===== src/design/rfe_pkg.sv =====
package rfe_pkg;

  // Screen geometry
  localparam int SCREEN_W = 640;
  localparam int SCREEN_H = 480;

  // Column / row index widths and edge widths (an edge may equal the screen size)
  localparam int XW = $clog2(SCREEN_W);
  localparam int YW = $clog2(SCREEN_H);
  localparam int CW = $clog2(SCREEN_W + 1);
  localparam int RW = $clog2(SCREEN_H + 1);

  // Pixel memory
  localparam int MEM_D = SCREEN_W * SCREEN_H;
  localparam int AW    = $clog2(MEM_D);

  // Fixed field widths of the channels
  localparam int REQ_W = 3;
  localparam int POS_W = 13;
  localparam int PIX_W = 16;
  localparam int BXW   = 10;
  localparam int BYW   = 9;

  // Signed width for clipping sums of two position fields
  localparam int EW = POS_W + 2;

  // Command queue depth, power of two
  localparam int Q_DEPTH = 2;
  localparam int QAW     = $clog2(Q_DEPTH);

  // Request codes
  localparam logic [REQ_W-1:0] REQ_PIXEL   = 3'd0;
  localparam logic [REQ_W-1:0] REQ_FILL    = 3'd1;
  localparam logic [REQ_W-1:0] REQ_CLEAR   = 3'd2;
  localparam logic [REQ_W-1:0] REQ_PATTERN = 3'd3;
  localparam logic [REQ_W-1:0] REQ_MARK    = 3'd4;
  localparam logic [REQ_W-1:0] REQ_TAKE    = 3'd5;
  localparam logic [REQ_W-1:0] REQ_READ    = 3'd6;

  // Test pattern: color bars over the top rows, grey ramp below
  localparam int PAT_SPLIT = (SCREEN_H * 2) / 3;
  localparam int BAR_W     = SCREEN_W / 8;
  localparam int BAR_SH    = XW + $clog2(BAR_W);
  localparam longint BAR_M = ((longint'(1) << BAR_SH) + BAR_W - 1) / BAR_W;
  localparam int BAR_MW    = $clog2(BAR_M + 1);
  localparam int BAR_QW    = 4;
  localparam int BAR_LAST  = 7;

  localparam int GREY_D     = SCREEN_W - 1;
  localparam int GREY_SH    = XW + 8 + $clog2(GREY_D);
  localparam longint GREY_K = 255 * (((longint'(1) << GREY_SH) + GREY_D - 1) / GREY_D);
  localparam int GREY_KW    = $clog2(GREY_K + 1);

  localparam logic [PIX_W-1:0] BAR_COLORS [8] = '{
    16'hFFFF, 16'hFFE0, 16'h07FF, 16'h07E0, 16'hF81F, 16'hF800, 16'h001F, 16'h0000
  };

  // Operation handed from front to back
  typedef enum logic [1:0] {
    OP_NONE,
    OP_DRAW,
    OP_READ,
    OP_TAKE
  } op_t;

  typedef struct packed {
    op_t              op;
    logic             grow;
    logic             pat;
    logic [CW-1:0]    left;
    logic [CW-1:0]    right;
    logic [RW-1:0]    top;
    logic [RW-1:0]    bottom;
    logic [PIX_W-1:0] color;
  } cmd_t;

  // Test pattern value of one pixel; divisions by constants done as
  // exact reciprocal multiplies
  function automatic logic [PIX_W-1:0] pattern_rgb565(input logic [XW-1:0] x,
                                                       input logic [YW-1:0] y);
    logic [XW+BAR_MW-1:0]  bprod;
    logic [BAR_QW-1:0]     bq;
    logic [2:0]            bi;
    logic [XW+GREY_KW-1:0] gprod;
    logic [7:0]            g;
    logic [PIX_W-1:0]      v;
    bprod = (XW+BAR_MW)'(x) * (XW+BAR_MW)'(BAR_M);
    bq    = BAR_QW'(bprod >> BAR_SH);
    bi    = (bq > BAR_QW'(BAR_LAST)) ? 3'(BAR_LAST) : bq[2:0];
    gprod = (XW+GREY_KW)'(x) * (XW+GREY_KW)'(GREY_K);
    g     = 8'(gprod >> GREY_SH);
    if (y < YW'(PAT_SPLIT)) begin
      v = BAR_COLORS[bi];
    end else begin
      v = {g[7:3], g[7:2], g[7:3]};
    end
    return v;
  endfunction

endpackage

------------------------------------------------------------------------

What needs to be done ▸ Based on the entries above, please state how many lines include "longint", leaving out everything else.

Problem solution ▸ 2